Report every line below that holds the word "retired".

==========

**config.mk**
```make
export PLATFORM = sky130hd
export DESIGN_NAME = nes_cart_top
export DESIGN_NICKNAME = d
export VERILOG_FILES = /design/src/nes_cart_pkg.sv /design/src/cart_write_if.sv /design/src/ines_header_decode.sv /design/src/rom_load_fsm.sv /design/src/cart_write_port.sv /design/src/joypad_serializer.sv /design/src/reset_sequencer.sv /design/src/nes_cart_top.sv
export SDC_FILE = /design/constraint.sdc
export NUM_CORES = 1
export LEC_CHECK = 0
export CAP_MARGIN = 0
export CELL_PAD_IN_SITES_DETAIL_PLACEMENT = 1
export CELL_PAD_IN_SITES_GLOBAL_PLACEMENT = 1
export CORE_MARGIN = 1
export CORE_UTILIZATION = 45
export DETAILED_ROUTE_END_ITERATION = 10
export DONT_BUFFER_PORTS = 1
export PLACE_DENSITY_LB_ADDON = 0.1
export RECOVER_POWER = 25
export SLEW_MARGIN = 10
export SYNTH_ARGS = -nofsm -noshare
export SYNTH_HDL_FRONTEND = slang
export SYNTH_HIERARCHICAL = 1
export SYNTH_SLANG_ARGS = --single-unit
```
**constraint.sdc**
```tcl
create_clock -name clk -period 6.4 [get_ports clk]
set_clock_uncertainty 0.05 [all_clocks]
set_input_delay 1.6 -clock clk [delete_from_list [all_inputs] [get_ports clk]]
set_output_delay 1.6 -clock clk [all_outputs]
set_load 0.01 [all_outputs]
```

==========

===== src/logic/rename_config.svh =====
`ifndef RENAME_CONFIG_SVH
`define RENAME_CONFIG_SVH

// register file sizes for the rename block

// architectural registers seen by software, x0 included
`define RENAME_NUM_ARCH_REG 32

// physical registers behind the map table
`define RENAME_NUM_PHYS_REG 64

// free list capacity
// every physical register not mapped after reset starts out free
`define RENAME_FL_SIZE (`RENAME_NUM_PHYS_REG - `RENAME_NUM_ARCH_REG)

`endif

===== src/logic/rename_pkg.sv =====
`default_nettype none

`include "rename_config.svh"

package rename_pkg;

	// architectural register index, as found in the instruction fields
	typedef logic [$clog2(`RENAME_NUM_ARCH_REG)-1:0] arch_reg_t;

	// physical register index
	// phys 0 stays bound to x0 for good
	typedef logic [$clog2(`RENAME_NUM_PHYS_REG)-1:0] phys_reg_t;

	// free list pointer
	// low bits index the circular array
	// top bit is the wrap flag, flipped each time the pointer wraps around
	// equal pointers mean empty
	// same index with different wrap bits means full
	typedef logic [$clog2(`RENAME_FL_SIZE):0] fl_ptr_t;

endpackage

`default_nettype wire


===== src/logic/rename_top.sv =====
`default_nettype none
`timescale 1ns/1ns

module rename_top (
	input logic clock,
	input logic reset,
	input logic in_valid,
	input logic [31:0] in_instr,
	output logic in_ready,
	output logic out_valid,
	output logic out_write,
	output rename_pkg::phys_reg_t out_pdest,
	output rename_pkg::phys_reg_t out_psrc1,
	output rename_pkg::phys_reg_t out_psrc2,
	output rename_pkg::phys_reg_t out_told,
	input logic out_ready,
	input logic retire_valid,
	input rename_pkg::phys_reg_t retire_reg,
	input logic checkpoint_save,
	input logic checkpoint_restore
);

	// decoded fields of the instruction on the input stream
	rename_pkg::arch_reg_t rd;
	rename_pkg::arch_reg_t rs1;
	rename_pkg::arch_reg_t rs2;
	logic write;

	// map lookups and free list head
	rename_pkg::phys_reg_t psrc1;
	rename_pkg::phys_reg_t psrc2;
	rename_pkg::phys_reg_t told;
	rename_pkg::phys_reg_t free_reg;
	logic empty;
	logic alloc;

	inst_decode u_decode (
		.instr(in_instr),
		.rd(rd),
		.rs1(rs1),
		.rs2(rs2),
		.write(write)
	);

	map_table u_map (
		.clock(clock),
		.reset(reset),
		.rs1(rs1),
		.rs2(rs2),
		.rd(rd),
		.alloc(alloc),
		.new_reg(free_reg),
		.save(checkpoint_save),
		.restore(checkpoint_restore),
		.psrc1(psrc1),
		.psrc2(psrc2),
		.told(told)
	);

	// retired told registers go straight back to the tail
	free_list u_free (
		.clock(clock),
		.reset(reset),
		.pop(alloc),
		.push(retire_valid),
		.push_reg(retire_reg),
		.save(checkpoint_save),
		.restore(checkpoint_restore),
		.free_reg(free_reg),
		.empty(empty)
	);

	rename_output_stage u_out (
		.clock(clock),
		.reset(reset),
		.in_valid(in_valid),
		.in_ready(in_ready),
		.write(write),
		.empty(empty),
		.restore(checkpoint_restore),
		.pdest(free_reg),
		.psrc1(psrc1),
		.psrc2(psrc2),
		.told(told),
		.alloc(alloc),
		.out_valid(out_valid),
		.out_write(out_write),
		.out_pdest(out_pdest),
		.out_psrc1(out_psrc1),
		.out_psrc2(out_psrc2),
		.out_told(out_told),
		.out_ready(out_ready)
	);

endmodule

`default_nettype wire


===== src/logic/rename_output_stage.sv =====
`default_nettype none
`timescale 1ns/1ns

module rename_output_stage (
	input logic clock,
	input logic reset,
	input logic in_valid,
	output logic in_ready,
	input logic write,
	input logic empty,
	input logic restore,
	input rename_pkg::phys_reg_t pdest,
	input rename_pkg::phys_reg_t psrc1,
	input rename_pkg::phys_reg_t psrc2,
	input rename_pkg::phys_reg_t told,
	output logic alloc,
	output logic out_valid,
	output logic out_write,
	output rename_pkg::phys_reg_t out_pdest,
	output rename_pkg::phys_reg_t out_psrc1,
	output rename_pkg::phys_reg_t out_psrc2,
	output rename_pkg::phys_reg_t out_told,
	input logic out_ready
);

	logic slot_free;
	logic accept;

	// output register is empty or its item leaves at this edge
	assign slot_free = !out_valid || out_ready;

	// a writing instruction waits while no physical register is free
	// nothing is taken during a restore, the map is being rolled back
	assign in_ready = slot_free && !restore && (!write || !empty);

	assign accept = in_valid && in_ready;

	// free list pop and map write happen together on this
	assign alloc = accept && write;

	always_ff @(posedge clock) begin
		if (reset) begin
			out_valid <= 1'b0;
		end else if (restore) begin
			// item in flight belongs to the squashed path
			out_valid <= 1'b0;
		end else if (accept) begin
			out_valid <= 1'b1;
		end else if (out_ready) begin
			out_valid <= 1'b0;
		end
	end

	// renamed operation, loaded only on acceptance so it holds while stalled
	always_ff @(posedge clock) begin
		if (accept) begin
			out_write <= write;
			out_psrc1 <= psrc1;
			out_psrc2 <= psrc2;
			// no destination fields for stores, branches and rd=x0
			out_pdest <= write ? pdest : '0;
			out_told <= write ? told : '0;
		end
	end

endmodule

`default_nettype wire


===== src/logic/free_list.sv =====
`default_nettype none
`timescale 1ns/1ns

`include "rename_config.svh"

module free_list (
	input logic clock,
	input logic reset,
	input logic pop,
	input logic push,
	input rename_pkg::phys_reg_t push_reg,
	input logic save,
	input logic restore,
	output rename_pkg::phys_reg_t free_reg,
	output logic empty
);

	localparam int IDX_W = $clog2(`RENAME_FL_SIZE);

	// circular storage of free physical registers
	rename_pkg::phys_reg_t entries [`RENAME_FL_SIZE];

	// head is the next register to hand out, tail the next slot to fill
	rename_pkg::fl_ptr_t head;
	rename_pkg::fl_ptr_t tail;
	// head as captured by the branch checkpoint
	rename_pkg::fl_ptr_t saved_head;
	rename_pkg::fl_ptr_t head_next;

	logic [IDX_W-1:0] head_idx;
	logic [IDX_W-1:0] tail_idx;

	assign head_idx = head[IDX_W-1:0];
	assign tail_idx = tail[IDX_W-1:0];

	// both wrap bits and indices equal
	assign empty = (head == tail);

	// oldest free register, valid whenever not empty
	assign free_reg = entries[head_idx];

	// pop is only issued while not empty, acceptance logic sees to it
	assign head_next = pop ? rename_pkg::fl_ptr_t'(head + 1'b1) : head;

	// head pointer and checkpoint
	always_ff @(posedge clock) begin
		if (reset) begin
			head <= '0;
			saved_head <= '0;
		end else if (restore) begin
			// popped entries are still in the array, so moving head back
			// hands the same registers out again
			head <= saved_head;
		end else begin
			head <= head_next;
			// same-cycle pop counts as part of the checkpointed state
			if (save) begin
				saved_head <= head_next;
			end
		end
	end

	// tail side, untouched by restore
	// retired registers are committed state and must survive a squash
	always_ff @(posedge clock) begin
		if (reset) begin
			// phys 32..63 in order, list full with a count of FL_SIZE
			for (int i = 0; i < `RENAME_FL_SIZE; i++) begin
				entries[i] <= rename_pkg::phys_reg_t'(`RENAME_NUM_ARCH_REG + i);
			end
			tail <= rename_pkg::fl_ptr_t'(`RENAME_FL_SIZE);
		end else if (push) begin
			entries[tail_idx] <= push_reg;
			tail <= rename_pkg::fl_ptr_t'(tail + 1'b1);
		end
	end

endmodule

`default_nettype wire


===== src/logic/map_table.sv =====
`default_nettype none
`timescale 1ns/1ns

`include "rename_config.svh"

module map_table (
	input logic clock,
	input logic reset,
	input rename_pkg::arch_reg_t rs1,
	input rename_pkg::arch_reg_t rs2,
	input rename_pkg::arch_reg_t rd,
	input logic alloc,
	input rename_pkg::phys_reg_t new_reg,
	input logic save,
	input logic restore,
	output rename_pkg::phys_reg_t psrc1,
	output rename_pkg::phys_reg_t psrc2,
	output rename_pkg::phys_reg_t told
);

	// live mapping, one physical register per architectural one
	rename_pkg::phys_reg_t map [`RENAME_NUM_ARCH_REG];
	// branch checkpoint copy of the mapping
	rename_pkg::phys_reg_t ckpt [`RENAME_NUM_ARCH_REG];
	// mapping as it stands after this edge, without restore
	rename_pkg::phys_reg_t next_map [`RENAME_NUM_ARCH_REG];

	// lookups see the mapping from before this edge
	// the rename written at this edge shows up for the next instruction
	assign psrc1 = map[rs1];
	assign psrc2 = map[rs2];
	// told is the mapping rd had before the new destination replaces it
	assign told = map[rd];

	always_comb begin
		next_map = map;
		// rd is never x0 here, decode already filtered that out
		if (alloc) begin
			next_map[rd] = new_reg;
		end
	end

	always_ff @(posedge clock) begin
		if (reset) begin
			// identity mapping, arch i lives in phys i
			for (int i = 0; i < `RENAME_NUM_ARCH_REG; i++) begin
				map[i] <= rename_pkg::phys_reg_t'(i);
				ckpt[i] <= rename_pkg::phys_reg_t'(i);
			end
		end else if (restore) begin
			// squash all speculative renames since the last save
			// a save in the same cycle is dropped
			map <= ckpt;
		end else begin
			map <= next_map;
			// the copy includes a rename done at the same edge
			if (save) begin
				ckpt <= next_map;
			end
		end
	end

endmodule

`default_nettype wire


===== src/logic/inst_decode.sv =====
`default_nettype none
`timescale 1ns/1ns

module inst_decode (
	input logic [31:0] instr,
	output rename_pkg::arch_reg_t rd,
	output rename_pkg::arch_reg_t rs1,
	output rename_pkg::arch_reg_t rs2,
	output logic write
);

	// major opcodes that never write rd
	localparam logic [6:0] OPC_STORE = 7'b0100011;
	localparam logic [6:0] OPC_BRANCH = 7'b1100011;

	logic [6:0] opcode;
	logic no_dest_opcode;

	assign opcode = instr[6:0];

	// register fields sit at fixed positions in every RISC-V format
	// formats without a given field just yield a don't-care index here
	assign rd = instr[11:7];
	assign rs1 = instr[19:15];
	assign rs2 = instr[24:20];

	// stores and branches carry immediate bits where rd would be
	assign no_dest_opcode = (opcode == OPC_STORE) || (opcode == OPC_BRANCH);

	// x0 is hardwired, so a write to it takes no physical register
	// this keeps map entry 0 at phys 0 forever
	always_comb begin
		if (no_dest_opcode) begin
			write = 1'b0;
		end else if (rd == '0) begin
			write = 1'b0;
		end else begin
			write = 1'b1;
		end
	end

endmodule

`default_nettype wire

==========

## Expected output
	// retired told registers go straight back to the tail
	// retired registers are committed state and must survive a squash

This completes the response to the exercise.